Work required:
Check each line of the entries below for the word "metal" and state only how many lines have it.

Stored records:
☆ ☆ ☆

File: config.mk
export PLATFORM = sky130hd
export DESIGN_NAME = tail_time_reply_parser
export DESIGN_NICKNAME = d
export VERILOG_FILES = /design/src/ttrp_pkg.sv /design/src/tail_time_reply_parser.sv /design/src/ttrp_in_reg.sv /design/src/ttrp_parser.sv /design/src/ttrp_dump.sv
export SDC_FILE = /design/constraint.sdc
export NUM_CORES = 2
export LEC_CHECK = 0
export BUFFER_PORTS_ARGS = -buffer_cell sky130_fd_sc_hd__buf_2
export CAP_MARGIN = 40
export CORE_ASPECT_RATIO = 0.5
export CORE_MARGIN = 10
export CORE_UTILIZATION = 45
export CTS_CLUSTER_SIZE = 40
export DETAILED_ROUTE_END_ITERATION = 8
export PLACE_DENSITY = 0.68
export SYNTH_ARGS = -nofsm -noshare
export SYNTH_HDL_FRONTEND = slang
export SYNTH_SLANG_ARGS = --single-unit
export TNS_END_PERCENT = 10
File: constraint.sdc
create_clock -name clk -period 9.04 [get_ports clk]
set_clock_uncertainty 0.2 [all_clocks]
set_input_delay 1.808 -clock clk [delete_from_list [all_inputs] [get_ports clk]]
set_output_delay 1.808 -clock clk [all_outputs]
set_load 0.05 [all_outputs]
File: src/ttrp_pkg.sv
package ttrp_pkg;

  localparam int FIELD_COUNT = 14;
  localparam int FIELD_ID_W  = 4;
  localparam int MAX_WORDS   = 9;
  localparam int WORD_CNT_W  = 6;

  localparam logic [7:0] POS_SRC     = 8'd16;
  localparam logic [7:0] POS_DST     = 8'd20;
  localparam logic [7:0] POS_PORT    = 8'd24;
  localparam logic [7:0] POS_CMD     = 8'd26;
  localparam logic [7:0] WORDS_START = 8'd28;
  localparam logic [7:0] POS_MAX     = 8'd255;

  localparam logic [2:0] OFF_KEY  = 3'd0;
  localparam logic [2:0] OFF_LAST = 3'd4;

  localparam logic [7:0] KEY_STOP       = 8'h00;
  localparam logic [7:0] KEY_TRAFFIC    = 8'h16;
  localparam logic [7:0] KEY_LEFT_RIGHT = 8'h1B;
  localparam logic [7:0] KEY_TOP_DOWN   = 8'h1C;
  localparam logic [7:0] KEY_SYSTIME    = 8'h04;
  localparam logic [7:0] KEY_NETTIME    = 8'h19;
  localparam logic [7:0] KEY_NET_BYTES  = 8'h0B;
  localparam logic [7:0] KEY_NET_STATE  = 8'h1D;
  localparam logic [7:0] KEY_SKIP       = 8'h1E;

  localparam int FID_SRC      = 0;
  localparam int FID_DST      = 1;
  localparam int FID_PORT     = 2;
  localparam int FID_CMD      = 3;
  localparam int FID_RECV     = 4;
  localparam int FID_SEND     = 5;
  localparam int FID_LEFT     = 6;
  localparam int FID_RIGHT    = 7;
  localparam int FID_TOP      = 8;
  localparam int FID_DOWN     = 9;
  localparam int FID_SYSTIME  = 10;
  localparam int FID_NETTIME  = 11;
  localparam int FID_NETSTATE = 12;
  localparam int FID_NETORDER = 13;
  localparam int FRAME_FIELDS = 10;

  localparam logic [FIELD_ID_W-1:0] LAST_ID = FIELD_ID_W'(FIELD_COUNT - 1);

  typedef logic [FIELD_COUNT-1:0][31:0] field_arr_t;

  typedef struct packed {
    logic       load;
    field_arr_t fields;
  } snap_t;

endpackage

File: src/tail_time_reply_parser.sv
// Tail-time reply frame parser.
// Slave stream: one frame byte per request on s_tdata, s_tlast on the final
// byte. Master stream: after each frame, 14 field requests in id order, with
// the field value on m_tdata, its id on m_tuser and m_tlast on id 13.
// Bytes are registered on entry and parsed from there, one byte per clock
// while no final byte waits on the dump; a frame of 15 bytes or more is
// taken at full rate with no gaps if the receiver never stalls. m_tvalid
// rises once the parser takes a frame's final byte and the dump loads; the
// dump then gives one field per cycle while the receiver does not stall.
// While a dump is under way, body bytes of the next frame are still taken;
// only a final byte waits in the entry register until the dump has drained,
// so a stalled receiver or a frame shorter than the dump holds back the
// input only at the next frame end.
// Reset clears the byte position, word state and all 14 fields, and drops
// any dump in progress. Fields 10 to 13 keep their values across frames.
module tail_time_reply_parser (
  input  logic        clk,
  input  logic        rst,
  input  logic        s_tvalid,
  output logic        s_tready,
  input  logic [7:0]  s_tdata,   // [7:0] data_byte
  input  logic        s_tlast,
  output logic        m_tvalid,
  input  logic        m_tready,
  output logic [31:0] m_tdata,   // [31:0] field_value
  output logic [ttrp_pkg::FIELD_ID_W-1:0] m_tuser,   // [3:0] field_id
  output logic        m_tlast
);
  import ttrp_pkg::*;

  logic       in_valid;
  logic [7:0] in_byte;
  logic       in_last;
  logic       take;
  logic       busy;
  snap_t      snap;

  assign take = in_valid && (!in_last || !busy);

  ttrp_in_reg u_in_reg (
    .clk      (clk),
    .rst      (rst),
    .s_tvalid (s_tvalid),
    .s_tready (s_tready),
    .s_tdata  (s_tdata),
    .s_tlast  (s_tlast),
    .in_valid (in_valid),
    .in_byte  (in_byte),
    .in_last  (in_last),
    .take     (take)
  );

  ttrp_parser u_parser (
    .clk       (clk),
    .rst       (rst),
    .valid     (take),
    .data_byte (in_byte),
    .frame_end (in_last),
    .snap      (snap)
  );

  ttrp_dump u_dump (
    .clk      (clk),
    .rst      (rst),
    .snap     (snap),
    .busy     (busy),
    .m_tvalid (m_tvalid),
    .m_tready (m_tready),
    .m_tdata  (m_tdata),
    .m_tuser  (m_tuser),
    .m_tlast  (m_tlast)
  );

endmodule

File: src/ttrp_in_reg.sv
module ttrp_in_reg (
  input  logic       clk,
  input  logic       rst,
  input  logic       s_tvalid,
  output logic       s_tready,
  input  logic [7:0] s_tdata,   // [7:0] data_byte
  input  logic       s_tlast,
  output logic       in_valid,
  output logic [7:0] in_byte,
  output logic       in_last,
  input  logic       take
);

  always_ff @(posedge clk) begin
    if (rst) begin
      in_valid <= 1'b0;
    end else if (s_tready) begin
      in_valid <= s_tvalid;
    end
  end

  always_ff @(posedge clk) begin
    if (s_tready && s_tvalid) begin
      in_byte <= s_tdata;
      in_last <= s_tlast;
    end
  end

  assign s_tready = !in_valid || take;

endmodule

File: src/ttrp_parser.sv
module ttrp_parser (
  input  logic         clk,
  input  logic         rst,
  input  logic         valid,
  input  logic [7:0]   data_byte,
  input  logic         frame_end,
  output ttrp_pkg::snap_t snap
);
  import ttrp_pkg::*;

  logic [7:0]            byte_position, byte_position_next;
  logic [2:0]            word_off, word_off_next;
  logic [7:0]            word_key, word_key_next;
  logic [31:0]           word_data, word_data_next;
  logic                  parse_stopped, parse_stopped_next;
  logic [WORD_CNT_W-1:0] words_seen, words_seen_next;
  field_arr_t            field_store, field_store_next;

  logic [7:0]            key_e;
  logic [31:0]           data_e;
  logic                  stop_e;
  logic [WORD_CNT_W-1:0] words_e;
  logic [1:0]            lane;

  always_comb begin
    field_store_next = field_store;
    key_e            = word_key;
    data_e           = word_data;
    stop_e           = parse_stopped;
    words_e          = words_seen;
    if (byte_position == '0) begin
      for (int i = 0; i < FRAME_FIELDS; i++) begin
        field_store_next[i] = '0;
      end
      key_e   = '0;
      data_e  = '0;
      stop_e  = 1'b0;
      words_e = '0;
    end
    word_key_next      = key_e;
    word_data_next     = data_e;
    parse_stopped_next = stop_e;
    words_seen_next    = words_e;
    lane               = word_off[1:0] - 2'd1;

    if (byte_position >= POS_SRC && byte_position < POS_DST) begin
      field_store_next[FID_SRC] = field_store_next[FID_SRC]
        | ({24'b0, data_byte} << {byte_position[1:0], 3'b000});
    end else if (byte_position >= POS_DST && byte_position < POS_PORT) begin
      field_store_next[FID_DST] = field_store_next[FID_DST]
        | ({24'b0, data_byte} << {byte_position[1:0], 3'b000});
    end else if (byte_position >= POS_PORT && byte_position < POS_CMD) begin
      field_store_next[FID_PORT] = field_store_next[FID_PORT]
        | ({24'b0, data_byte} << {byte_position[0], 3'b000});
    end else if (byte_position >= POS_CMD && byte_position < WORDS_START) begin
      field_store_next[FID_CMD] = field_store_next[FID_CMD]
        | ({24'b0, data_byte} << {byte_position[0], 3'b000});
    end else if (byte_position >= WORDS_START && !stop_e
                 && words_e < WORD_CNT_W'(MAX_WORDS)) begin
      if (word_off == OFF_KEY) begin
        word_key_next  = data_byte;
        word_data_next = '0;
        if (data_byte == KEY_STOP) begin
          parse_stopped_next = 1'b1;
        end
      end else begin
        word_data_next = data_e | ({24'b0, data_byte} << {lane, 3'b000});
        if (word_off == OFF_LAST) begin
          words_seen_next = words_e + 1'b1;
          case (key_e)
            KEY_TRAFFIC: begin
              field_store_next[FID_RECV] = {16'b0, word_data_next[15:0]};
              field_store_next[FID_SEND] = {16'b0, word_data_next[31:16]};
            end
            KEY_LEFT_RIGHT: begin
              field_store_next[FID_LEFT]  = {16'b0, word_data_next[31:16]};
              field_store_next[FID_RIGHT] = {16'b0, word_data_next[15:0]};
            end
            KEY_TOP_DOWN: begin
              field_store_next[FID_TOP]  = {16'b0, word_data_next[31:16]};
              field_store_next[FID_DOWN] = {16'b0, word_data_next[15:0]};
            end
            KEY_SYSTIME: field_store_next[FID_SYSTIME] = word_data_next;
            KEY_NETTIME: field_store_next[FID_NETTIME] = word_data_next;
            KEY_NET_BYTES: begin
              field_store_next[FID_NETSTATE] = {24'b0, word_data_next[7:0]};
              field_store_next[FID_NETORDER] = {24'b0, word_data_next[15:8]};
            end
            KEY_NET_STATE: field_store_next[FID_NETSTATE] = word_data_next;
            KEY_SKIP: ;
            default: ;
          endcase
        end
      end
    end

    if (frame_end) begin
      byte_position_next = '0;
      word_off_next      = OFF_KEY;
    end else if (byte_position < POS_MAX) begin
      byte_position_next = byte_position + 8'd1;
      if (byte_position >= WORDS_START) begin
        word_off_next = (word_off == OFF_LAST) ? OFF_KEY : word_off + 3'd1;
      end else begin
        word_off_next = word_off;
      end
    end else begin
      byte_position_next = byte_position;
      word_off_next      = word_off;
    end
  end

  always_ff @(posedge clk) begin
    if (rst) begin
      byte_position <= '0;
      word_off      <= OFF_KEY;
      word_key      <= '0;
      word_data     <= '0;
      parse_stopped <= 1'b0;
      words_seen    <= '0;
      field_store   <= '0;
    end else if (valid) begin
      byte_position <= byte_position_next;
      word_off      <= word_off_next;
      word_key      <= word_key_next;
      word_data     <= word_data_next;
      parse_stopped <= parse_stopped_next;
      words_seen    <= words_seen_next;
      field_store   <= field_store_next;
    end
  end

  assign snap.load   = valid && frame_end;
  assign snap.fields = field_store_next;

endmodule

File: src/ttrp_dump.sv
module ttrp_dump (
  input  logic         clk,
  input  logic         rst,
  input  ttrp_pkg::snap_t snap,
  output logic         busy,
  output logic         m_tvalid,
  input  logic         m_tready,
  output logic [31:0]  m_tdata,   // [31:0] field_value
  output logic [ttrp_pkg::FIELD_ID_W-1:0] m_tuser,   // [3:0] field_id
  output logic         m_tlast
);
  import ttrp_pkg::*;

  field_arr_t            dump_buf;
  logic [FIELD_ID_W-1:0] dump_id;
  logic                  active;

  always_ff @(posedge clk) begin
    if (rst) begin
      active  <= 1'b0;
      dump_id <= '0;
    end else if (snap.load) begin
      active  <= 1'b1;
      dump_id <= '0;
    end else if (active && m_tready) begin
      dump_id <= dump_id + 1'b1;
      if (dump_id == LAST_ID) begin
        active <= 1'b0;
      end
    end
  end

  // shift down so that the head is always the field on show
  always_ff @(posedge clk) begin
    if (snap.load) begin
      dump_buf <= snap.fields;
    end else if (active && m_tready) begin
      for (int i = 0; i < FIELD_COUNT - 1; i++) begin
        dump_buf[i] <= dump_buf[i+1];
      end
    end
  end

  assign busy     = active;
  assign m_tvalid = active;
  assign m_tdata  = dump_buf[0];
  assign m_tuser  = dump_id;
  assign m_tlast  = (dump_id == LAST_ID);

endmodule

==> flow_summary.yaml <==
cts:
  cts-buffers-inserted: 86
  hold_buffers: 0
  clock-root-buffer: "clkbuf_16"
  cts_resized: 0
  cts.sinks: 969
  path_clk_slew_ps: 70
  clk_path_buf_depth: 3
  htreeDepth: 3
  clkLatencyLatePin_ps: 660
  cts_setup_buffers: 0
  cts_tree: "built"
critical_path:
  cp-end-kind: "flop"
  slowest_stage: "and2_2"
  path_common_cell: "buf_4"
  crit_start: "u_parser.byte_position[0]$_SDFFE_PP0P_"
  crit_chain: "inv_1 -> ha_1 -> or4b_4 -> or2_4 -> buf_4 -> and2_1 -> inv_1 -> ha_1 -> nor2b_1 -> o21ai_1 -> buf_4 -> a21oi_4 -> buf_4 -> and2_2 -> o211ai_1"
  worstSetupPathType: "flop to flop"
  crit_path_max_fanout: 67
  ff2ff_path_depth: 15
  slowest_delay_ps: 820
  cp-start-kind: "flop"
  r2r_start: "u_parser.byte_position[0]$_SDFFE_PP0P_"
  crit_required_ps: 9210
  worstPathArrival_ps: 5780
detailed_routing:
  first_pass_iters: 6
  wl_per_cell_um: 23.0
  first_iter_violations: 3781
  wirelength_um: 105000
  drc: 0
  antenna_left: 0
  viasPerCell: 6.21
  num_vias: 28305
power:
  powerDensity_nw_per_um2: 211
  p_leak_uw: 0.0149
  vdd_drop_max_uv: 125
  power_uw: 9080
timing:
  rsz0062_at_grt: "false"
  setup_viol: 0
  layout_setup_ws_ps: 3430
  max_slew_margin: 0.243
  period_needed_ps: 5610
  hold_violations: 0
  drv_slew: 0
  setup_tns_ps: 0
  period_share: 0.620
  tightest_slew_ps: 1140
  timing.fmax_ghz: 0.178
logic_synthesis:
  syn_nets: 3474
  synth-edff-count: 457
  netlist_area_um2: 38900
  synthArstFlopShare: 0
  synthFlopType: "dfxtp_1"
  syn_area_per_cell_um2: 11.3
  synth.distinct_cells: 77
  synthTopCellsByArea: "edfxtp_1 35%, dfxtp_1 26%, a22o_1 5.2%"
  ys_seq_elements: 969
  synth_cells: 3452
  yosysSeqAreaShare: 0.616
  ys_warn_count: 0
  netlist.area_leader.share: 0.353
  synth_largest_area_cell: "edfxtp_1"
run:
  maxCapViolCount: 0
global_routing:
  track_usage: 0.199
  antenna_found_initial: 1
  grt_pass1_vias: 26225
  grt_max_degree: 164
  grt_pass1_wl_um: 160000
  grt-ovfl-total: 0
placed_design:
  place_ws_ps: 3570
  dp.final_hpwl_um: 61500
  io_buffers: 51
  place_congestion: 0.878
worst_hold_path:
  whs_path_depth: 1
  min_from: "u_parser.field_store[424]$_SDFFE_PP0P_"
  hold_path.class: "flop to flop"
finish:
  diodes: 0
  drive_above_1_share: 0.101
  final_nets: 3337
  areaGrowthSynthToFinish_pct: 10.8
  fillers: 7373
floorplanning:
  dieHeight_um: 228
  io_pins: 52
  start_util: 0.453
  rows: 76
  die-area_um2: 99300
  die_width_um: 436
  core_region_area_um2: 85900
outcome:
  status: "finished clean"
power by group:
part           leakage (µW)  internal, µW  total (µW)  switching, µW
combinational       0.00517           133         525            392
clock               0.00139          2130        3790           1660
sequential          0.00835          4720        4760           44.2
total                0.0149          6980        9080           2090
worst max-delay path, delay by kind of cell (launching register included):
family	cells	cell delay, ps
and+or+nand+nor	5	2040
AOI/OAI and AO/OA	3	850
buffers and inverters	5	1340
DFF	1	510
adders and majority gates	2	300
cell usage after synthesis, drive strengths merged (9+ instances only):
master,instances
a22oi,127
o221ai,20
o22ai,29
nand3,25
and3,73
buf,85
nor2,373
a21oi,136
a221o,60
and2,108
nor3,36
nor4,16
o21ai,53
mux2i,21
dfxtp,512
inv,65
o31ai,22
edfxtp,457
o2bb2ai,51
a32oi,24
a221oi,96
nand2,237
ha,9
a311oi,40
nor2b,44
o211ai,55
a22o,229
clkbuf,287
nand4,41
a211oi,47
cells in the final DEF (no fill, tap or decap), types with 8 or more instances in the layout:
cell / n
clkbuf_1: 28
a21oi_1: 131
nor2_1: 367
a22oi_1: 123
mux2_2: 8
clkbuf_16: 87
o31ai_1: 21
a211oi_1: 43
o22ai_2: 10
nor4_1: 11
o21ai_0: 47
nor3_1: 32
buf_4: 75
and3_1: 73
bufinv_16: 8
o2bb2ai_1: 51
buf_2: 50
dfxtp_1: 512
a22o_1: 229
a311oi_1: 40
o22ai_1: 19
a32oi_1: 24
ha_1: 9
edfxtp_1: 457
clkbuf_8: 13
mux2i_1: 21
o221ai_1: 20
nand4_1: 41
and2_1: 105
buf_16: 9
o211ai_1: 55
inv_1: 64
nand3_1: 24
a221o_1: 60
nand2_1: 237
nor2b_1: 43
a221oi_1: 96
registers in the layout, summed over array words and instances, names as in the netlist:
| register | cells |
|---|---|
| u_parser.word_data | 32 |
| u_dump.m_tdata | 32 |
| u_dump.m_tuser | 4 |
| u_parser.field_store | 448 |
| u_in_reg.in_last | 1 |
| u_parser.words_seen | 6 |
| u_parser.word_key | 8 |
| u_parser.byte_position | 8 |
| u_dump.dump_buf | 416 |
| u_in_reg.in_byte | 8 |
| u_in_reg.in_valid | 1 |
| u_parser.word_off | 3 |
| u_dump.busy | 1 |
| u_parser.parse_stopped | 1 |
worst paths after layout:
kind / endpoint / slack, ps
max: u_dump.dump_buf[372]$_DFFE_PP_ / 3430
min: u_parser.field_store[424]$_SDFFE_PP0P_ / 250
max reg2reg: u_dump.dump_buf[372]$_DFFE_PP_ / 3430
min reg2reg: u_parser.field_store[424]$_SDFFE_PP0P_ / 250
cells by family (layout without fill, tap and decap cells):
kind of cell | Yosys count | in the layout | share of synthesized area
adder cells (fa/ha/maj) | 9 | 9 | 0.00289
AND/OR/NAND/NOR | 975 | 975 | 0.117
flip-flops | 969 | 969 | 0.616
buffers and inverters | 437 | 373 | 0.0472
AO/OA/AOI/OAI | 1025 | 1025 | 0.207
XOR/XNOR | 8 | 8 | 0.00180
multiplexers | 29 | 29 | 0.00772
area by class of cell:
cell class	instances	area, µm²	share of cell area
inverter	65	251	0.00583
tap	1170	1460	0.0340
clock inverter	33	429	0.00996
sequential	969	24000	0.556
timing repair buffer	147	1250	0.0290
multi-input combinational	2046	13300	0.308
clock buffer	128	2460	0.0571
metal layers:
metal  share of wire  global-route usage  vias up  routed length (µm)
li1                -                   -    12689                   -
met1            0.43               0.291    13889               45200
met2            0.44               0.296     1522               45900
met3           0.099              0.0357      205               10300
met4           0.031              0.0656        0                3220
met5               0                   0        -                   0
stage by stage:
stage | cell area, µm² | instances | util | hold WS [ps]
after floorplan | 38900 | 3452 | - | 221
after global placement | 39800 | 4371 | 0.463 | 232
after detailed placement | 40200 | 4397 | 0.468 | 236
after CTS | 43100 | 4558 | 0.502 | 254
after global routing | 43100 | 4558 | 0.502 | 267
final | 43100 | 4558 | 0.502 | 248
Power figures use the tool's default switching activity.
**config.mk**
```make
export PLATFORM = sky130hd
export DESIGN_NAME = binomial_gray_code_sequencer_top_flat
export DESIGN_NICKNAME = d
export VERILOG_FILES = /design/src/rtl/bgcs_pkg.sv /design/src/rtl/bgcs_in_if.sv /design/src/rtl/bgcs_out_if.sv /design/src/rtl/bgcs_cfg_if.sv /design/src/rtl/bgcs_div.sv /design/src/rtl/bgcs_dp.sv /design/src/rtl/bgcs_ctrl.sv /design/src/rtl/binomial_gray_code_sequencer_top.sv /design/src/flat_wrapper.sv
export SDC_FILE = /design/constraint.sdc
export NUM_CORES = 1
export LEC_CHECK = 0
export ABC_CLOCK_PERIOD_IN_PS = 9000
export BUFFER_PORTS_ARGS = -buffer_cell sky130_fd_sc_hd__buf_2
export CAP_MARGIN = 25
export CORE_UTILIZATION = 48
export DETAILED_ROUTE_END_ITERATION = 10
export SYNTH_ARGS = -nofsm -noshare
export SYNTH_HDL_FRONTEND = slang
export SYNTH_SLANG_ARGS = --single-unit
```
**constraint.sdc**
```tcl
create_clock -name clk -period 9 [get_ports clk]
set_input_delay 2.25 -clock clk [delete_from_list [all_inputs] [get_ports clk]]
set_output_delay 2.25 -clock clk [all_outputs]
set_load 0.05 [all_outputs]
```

☆ ☆ ☆

Exercise response:
2